┌─ SUPPLIED RECORDS

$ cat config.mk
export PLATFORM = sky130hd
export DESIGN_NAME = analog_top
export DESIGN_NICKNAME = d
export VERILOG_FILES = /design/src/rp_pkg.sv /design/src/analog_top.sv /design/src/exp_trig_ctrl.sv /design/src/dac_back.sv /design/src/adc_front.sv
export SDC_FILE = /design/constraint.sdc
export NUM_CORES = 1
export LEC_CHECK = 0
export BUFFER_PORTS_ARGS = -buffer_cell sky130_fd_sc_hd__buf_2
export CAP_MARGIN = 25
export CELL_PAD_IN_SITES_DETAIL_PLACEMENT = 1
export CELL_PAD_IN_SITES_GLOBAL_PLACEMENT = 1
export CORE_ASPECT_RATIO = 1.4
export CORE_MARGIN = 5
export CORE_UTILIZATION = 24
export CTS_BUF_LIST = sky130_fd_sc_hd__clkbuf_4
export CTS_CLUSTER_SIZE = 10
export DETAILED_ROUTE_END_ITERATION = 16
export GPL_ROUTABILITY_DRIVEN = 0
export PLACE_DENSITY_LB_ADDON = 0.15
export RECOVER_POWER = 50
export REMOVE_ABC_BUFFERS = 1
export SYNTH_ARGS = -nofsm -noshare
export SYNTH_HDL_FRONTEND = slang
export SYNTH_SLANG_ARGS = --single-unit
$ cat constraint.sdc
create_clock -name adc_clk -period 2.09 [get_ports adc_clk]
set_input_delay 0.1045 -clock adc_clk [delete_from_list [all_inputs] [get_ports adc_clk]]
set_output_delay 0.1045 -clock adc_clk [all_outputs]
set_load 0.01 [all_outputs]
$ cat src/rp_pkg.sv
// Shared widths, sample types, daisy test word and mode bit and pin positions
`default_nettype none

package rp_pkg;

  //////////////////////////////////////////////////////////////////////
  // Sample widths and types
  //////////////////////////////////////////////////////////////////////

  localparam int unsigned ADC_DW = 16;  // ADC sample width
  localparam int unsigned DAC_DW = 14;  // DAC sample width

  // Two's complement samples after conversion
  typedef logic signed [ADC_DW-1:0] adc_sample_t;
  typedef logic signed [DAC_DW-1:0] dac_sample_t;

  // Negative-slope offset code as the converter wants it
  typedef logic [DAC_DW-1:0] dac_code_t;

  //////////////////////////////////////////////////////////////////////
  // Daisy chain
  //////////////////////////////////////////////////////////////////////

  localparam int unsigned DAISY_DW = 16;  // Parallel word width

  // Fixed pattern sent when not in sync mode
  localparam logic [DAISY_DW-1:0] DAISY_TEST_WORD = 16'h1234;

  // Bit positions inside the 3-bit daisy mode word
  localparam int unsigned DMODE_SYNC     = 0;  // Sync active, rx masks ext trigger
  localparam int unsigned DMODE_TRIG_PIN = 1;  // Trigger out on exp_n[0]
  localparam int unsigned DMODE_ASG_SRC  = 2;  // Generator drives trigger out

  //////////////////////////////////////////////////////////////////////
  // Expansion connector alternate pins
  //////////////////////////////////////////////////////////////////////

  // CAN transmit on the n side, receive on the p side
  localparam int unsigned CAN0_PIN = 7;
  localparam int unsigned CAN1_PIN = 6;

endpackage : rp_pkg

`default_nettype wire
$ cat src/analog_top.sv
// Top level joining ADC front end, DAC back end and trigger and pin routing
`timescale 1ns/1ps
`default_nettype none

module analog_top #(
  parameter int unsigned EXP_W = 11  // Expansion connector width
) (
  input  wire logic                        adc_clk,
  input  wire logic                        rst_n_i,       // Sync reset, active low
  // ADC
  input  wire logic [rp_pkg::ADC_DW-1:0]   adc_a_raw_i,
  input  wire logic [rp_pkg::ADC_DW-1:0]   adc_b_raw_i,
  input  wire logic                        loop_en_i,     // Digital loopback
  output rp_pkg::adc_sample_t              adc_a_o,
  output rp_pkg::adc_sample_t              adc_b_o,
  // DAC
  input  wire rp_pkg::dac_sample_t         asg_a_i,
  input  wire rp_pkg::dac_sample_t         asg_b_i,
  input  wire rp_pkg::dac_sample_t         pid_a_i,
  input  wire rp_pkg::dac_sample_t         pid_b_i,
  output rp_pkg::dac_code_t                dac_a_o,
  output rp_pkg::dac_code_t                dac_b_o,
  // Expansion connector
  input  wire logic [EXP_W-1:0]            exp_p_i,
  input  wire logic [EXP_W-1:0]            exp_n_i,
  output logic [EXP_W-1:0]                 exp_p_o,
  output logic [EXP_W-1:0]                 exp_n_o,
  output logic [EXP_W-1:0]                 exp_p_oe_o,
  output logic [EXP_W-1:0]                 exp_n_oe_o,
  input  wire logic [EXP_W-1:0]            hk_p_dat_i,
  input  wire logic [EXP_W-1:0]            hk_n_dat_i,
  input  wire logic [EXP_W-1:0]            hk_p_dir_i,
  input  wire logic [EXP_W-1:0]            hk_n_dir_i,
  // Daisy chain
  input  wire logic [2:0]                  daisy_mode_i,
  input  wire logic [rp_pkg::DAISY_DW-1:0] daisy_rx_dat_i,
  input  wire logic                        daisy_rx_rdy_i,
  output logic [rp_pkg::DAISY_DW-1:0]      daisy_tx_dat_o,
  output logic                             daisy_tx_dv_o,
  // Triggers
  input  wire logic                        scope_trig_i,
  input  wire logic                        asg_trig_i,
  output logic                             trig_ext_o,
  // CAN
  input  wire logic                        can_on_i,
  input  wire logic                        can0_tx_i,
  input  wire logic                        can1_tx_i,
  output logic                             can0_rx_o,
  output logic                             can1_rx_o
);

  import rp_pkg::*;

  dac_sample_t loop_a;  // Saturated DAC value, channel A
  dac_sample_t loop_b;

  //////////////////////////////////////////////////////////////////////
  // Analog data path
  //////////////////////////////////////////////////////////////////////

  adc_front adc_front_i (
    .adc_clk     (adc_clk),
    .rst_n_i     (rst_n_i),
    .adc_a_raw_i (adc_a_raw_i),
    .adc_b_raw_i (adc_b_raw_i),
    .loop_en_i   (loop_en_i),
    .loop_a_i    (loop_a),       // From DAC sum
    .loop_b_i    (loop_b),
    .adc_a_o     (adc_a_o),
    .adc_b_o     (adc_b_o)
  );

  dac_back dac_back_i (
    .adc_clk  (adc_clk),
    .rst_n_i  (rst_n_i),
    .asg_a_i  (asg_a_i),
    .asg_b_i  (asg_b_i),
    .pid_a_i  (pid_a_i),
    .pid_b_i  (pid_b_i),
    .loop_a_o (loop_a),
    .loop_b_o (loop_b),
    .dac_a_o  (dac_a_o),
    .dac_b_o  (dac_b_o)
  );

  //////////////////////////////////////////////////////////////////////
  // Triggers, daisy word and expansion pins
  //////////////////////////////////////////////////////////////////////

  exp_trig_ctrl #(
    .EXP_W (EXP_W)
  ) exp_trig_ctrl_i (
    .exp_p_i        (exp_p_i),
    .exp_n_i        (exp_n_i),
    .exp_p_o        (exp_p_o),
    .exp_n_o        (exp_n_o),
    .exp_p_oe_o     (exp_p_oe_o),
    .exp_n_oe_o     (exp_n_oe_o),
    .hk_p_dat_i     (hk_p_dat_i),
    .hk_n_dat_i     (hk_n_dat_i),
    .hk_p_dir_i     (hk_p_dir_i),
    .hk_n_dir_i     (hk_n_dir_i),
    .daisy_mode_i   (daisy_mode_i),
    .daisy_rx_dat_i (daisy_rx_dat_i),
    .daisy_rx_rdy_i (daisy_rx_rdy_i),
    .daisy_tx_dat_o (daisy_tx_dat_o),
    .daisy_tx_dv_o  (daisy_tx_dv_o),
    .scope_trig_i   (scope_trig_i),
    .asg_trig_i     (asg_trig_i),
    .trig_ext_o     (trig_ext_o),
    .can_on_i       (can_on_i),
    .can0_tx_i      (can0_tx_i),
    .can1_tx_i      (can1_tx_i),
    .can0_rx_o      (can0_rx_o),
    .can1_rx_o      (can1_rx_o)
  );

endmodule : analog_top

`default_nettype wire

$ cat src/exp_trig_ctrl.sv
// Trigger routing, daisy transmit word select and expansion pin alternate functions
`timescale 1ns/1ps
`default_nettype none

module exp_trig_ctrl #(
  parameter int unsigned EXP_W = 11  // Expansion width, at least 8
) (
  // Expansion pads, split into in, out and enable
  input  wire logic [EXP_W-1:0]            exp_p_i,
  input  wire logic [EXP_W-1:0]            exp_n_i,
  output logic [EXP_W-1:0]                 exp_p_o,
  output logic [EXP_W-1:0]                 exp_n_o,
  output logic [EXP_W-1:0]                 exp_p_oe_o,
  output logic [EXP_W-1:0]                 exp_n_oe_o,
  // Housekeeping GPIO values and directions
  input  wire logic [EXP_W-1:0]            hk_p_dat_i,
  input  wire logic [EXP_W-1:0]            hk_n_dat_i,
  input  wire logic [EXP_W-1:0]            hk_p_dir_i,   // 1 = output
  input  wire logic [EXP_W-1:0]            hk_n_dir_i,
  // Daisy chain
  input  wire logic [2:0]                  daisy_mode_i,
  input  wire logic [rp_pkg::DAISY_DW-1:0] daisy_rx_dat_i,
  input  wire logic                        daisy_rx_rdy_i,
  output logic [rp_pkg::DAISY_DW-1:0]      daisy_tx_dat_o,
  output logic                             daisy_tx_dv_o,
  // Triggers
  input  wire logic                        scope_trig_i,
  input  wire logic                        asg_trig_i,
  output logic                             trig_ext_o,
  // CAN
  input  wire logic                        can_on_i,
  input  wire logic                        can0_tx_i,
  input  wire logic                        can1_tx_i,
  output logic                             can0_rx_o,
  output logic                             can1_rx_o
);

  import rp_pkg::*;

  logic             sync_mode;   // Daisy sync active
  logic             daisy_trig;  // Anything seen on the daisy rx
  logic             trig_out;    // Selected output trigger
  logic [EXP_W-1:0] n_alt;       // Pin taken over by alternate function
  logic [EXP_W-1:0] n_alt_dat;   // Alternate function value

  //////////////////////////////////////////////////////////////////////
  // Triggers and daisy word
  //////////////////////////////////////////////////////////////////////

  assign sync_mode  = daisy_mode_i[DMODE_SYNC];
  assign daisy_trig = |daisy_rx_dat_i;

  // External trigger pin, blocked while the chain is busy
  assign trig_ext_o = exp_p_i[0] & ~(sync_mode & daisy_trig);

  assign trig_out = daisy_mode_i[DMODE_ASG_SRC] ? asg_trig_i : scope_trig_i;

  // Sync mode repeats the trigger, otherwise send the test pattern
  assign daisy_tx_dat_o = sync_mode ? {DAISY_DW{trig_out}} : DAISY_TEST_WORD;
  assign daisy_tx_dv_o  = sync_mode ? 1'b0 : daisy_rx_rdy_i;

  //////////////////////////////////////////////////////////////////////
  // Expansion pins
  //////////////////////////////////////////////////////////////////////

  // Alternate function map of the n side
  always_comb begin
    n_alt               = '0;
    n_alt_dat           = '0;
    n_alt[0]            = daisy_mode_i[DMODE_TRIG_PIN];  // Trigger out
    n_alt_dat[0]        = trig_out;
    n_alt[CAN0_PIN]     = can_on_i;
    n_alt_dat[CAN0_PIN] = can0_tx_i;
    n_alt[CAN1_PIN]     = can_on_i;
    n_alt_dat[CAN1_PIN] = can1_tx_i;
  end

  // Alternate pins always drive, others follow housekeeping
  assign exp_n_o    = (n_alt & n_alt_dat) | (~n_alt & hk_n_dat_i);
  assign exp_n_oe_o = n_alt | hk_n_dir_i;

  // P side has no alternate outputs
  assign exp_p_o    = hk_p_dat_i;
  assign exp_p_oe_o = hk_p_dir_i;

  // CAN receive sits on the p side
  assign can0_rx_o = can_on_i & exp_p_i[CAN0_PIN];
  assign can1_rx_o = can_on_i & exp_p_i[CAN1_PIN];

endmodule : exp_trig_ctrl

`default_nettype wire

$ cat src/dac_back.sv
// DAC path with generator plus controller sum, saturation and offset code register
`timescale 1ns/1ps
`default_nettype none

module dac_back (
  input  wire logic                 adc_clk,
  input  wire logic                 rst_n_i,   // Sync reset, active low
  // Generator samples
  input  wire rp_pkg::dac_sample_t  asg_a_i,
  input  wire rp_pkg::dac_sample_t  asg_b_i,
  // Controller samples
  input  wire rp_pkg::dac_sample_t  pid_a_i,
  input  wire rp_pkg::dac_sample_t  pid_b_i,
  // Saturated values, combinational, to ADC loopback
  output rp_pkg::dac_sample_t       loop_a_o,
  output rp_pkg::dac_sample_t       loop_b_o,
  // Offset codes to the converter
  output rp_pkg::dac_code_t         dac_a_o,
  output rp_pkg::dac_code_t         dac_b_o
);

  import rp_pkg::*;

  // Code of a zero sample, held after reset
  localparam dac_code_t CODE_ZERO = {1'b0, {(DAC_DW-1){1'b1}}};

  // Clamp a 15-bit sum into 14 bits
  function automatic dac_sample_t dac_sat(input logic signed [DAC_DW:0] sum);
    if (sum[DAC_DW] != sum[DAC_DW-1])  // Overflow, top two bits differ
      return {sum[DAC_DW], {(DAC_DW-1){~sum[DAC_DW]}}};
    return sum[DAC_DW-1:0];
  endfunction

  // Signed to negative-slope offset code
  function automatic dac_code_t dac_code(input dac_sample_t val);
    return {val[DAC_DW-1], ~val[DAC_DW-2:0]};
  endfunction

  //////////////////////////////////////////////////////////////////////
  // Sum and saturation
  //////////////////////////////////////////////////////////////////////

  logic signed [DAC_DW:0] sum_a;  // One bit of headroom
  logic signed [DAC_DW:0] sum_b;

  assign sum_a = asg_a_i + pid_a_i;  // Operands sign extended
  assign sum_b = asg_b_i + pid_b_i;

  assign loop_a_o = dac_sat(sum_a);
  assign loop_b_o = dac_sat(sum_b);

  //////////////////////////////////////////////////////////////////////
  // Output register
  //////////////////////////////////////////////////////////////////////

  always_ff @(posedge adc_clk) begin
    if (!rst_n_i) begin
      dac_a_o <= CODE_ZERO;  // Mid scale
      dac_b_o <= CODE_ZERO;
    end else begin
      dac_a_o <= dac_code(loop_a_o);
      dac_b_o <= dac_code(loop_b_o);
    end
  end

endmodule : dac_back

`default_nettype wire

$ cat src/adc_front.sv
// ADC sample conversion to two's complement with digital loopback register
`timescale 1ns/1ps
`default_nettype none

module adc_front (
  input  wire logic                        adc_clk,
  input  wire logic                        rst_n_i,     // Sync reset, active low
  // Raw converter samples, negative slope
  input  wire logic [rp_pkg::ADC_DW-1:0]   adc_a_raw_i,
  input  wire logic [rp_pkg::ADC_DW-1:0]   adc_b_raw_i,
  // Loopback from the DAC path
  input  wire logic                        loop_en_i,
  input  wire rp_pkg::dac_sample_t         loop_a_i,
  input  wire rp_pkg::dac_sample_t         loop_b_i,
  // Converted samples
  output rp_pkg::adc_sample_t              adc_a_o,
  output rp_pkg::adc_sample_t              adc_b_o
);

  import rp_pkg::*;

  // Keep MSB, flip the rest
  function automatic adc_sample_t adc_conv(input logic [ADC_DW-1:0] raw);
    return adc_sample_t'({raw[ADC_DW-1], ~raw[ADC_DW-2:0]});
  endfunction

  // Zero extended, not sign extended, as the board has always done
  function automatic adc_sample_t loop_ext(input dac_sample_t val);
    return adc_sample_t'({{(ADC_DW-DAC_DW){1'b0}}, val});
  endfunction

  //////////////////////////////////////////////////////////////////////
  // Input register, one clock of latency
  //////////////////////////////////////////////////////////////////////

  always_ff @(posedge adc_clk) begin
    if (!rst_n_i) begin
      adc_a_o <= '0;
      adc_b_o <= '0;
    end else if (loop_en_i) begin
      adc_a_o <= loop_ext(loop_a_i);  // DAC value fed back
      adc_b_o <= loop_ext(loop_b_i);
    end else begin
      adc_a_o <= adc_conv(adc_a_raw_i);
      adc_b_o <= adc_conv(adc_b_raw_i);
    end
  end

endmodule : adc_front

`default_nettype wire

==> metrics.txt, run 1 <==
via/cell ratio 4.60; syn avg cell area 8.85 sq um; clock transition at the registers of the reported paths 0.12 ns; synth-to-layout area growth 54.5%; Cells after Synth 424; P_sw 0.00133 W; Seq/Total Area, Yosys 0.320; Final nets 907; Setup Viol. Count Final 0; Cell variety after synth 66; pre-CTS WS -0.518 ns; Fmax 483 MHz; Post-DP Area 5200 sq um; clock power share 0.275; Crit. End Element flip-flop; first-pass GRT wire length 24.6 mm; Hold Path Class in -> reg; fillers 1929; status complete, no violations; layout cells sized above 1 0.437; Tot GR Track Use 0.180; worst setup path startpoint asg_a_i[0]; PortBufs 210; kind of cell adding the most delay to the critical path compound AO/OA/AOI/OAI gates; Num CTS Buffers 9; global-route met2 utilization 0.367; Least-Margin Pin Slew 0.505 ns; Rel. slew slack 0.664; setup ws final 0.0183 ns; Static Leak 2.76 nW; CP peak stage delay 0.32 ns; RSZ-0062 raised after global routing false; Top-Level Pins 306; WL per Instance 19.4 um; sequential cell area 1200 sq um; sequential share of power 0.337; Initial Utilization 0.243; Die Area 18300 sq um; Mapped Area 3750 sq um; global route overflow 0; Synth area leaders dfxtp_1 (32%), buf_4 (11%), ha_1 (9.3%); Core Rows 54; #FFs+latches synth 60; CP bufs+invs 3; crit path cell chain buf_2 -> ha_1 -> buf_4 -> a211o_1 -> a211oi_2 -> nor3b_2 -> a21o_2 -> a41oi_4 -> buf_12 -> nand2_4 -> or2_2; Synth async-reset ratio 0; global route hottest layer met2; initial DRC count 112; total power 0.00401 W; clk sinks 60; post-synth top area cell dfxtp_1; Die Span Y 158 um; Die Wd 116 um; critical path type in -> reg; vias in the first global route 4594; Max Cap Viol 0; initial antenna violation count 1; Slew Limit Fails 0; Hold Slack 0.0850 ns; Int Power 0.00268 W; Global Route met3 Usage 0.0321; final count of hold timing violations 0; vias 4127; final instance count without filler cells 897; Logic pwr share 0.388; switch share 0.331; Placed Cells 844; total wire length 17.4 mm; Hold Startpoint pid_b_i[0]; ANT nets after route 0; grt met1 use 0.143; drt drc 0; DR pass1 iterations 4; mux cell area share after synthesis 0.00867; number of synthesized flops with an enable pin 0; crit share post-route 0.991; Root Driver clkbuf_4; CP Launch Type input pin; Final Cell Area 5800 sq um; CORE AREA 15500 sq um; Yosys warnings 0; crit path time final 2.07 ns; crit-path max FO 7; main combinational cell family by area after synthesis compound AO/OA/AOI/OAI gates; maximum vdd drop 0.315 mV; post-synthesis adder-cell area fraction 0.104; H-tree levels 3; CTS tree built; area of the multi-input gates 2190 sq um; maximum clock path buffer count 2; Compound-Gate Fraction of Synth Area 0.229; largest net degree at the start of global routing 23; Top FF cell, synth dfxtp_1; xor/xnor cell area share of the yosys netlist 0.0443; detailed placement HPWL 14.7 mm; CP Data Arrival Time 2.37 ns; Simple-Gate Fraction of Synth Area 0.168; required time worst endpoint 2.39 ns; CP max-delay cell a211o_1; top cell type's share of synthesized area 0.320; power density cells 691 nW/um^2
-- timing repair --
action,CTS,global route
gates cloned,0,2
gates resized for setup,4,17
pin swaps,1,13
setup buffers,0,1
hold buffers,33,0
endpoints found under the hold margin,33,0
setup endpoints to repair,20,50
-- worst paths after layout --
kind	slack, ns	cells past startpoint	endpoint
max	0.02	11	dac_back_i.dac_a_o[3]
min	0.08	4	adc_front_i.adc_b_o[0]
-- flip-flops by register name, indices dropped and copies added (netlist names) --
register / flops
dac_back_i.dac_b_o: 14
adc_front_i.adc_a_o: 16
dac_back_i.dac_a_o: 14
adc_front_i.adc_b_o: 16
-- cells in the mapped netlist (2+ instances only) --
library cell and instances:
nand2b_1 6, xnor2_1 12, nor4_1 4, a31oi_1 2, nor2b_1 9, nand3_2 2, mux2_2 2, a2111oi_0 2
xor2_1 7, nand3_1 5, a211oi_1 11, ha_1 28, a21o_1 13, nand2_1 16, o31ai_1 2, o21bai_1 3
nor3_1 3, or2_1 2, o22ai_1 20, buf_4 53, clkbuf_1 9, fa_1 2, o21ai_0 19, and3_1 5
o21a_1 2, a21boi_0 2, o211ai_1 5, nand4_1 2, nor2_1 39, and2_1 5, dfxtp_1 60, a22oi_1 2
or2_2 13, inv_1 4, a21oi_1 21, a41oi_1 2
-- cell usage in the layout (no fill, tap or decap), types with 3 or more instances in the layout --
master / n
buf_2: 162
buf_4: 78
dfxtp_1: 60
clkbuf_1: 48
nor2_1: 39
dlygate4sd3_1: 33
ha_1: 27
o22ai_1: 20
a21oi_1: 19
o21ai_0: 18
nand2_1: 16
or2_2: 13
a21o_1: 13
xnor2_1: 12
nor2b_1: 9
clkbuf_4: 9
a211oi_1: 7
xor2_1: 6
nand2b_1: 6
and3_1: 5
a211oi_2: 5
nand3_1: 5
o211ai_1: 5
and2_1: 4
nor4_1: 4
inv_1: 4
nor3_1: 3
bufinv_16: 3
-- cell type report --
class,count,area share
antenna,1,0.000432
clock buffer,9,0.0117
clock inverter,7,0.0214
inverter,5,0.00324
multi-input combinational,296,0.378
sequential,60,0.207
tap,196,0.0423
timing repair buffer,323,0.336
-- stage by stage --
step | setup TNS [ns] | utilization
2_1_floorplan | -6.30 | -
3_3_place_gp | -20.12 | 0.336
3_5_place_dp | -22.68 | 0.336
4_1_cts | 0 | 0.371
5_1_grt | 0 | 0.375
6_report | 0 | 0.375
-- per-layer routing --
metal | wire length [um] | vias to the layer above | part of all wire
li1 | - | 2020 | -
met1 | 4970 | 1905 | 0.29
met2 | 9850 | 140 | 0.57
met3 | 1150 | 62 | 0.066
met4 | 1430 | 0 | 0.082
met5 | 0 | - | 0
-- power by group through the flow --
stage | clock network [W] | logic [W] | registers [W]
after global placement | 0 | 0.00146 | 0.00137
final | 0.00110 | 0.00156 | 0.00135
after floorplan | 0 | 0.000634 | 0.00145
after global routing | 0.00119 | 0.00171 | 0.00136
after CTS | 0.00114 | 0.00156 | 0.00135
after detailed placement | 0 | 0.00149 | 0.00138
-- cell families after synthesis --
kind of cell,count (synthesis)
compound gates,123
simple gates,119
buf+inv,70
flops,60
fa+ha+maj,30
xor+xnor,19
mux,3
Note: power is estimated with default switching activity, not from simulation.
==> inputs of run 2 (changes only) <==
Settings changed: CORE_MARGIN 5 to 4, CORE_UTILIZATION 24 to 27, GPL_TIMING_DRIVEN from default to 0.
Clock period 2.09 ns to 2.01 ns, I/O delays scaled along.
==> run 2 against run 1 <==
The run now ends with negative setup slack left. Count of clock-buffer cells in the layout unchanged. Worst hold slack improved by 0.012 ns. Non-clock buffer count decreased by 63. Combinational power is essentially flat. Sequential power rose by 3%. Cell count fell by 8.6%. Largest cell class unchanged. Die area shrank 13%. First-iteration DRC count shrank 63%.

└─

» EXERCISE
Restate word for word only the lines above from the line containing "kind of cell,count (synthesis)" to the line containing "Settings changed: CORE_MARGIN", both of them included.

» ANSWER SECTION
kind of cell,count (synthesis)
compound gates,123
simple gates,119
buf+inv,70
flops,60
fa+ha+maj,30
xor+xnor,19
mux,3
Note: power is estimated with default switching activity, not from simulation.
==> inputs of run 2 (changes only) <==
Settings changed: CORE_MARGIN 5 to 4, CORE_UTILIZATION 24 to 27, GPL_TIMING_DRIVEN from default to 0.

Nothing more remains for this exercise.